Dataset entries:
####
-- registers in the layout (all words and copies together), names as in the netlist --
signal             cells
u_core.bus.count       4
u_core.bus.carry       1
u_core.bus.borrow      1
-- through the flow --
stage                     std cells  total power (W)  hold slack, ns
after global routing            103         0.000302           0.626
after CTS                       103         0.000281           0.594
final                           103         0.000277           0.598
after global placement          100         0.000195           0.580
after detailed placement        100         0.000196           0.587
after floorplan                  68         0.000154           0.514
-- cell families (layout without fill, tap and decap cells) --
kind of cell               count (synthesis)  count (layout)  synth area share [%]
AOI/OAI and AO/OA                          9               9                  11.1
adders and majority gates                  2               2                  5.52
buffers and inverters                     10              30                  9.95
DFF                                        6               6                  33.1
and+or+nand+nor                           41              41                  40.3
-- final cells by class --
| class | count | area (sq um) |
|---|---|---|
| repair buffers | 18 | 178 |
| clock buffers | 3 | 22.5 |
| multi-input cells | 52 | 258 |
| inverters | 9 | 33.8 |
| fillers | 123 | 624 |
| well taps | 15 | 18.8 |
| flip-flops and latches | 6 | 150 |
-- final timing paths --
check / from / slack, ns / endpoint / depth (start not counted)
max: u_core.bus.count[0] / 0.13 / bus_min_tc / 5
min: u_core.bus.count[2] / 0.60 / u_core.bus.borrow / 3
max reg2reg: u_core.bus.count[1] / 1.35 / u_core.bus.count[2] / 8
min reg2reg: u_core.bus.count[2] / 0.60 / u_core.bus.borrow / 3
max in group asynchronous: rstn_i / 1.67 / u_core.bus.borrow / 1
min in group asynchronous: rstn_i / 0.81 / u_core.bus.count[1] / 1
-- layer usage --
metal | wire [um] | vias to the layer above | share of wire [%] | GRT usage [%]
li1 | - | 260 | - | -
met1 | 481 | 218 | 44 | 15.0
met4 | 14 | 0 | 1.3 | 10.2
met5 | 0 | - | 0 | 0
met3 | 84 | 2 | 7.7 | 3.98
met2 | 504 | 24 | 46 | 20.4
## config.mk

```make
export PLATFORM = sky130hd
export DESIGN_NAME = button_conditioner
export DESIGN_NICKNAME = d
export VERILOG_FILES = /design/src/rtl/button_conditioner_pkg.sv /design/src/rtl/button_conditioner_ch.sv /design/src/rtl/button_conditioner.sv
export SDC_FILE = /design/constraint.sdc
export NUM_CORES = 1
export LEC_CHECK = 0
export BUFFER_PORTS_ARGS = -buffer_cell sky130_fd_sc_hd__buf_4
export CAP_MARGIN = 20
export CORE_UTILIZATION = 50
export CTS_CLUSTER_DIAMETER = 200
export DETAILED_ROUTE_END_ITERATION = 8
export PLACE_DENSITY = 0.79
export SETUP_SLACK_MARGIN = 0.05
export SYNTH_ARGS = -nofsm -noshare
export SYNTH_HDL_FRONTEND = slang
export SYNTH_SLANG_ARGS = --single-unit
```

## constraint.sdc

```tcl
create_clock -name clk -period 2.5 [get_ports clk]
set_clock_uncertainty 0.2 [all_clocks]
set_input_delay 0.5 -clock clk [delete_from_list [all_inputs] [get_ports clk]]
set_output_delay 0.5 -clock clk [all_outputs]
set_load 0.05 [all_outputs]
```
####
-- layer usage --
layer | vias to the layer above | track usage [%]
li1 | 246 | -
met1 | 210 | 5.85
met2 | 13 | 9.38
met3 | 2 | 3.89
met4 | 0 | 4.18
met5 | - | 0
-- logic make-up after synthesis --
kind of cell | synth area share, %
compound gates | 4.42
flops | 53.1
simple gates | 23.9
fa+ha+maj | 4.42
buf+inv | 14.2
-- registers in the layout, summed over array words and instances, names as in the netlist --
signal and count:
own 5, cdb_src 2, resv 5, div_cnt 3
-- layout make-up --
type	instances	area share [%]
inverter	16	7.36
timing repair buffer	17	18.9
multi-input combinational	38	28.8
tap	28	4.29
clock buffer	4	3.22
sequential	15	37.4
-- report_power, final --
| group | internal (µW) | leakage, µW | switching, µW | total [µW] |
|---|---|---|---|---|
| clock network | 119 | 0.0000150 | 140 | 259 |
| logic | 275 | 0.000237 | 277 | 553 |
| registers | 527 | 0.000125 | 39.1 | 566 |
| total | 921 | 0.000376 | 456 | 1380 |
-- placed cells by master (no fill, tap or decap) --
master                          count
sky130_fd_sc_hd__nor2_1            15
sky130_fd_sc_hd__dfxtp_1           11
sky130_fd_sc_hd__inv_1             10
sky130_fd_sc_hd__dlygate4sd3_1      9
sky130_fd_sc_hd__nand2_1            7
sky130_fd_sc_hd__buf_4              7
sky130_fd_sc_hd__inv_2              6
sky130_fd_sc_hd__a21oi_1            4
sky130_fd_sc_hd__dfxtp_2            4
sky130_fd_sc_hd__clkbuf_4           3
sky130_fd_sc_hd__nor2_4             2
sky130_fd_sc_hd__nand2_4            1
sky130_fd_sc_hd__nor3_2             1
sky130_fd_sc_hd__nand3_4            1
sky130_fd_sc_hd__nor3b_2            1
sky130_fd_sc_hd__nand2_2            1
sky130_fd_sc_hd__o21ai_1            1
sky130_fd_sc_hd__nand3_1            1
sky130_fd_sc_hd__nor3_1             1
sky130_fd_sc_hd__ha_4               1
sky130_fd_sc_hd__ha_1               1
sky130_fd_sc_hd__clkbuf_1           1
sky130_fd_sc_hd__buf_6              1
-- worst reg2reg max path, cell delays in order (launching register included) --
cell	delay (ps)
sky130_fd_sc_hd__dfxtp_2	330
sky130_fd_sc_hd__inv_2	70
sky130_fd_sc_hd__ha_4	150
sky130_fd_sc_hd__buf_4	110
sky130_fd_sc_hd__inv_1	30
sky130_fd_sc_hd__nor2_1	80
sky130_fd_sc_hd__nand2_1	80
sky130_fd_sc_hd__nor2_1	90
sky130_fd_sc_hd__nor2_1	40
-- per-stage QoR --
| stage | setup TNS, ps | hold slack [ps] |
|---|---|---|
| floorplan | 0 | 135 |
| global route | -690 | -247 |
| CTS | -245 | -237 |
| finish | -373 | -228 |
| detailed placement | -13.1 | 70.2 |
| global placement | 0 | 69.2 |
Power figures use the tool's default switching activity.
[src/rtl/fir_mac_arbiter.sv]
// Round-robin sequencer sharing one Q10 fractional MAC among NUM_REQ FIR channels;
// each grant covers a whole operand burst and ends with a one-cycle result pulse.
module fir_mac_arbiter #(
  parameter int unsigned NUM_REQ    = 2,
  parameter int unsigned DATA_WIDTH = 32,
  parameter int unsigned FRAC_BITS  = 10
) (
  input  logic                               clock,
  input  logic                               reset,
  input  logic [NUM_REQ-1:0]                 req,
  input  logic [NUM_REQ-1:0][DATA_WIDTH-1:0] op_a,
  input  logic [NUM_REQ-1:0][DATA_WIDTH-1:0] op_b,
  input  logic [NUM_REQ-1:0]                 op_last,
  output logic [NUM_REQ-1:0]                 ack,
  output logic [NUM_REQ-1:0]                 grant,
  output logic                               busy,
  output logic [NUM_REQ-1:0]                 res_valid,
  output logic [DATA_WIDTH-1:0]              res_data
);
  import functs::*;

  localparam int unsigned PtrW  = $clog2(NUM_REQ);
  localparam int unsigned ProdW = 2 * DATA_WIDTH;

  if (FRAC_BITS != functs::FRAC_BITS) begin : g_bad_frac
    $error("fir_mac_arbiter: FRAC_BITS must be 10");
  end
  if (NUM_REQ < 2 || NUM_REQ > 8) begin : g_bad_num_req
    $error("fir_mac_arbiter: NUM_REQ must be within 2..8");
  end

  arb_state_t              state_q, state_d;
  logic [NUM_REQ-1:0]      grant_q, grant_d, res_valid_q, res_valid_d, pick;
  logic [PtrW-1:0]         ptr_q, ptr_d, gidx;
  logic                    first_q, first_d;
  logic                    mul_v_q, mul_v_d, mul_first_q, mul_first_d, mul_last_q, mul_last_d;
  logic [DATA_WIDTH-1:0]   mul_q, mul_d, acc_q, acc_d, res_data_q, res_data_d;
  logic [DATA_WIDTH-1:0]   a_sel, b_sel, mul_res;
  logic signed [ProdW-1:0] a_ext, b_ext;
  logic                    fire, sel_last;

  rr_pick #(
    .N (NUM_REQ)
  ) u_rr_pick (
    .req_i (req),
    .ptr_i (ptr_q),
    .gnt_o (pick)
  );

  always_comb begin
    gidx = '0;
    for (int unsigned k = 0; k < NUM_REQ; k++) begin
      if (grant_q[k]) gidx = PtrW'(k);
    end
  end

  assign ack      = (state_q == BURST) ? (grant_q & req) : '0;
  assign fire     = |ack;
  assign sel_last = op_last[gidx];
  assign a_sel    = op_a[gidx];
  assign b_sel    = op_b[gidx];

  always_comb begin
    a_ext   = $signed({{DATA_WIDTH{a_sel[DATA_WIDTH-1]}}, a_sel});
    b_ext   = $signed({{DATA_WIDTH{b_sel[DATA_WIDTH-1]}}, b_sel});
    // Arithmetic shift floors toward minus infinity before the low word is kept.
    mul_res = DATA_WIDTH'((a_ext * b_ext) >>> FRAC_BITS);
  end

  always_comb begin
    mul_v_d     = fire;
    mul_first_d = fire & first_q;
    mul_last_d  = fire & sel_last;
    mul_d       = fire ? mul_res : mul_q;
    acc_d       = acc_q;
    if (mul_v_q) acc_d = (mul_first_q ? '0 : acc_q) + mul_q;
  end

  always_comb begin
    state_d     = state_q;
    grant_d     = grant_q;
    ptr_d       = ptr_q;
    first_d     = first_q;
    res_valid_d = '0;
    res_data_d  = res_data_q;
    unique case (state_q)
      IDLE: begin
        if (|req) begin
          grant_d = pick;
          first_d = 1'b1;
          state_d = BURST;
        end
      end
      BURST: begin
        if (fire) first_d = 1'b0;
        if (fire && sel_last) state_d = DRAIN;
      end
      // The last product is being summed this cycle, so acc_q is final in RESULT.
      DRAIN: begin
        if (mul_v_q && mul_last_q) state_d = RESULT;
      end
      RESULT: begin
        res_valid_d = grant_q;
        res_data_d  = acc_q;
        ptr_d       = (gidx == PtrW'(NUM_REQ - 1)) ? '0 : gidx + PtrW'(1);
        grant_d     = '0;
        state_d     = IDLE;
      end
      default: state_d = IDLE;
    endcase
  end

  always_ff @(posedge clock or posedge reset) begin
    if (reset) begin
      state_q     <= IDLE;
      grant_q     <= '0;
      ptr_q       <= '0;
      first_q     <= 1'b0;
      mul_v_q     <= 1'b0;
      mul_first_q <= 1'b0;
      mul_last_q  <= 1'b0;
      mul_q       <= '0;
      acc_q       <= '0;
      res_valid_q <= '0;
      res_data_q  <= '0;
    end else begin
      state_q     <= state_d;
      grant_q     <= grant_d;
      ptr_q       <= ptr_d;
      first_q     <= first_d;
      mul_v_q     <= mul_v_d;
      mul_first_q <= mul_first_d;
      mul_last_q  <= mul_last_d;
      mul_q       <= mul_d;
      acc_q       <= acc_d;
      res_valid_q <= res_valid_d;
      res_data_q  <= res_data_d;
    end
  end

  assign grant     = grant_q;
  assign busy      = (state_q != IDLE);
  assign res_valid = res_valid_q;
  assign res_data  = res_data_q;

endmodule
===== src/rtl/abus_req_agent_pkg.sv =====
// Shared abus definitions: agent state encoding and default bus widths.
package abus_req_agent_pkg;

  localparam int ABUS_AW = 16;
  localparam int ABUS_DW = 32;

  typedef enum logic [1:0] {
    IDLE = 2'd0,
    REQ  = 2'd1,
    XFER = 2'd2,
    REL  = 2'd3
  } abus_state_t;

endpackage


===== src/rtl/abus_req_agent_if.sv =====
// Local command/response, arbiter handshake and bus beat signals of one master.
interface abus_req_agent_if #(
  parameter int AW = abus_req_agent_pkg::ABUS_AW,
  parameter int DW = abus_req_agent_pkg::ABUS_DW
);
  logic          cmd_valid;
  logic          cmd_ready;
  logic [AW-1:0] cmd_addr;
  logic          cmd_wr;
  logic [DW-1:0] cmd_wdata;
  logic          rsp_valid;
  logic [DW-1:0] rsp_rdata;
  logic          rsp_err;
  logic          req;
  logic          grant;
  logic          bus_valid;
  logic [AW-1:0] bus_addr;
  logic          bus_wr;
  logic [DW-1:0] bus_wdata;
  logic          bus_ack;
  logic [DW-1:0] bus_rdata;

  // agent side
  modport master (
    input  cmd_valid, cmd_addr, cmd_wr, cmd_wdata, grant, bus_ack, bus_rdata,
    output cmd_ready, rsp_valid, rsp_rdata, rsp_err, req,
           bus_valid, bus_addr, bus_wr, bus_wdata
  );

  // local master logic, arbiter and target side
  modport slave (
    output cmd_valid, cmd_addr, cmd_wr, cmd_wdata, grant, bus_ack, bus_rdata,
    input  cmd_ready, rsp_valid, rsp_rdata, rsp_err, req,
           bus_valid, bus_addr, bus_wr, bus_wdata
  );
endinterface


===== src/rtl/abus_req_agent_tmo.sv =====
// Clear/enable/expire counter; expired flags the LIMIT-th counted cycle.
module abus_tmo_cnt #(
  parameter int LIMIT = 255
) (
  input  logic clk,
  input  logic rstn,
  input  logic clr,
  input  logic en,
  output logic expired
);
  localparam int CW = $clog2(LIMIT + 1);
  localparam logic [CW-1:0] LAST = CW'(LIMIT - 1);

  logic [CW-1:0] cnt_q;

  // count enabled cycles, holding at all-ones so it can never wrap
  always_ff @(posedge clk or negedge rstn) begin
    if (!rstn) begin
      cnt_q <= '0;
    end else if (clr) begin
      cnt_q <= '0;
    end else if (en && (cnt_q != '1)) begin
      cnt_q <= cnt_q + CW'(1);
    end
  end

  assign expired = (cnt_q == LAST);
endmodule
####
DESCRIPTION OF THE TASK - Your reply is to repeat, unchanged, the lines above running from the one with "-- final timing" up to and including the one with "met3 | 84 | 2 | 7.7 | 3.98".

RESPONSE AREA -
-- final timing paths --
check / from / slack, ns / endpoint / depth (start not counted)
max: u_core.bus.count[0] / 0.13 / bus_min_tc / 5
min: u_core.bus.count[2] / 0.60 / u_core.bus.borrow / 3
max reg2reg: u_core.bus.count[1] / 1.35 / u_core.bus.count[2] / 8
min reg2reg: u_core.bus.count[2] / 0.60 / u_core.bus.borrow / 3
max in group asynchronous: rstn_i / 1.67 / u_core.bus.borrow / 1
min in group asynchronous: rstn_i / 0.81 / u_core.bus.count[1] / 1
-- layer usage --
metal | wire [um] | vias to the layer above | share of wire [%] | GRT usage [%]
li1 | - | 260 | - | -
met1 | 481 | 218 | 44 | 15.0
met4 | 14 | 0 | 1.3 | 10.2
met5 | 0 | - | 0 | 0
met3 | 84 | 2 | 7.7 | 3.98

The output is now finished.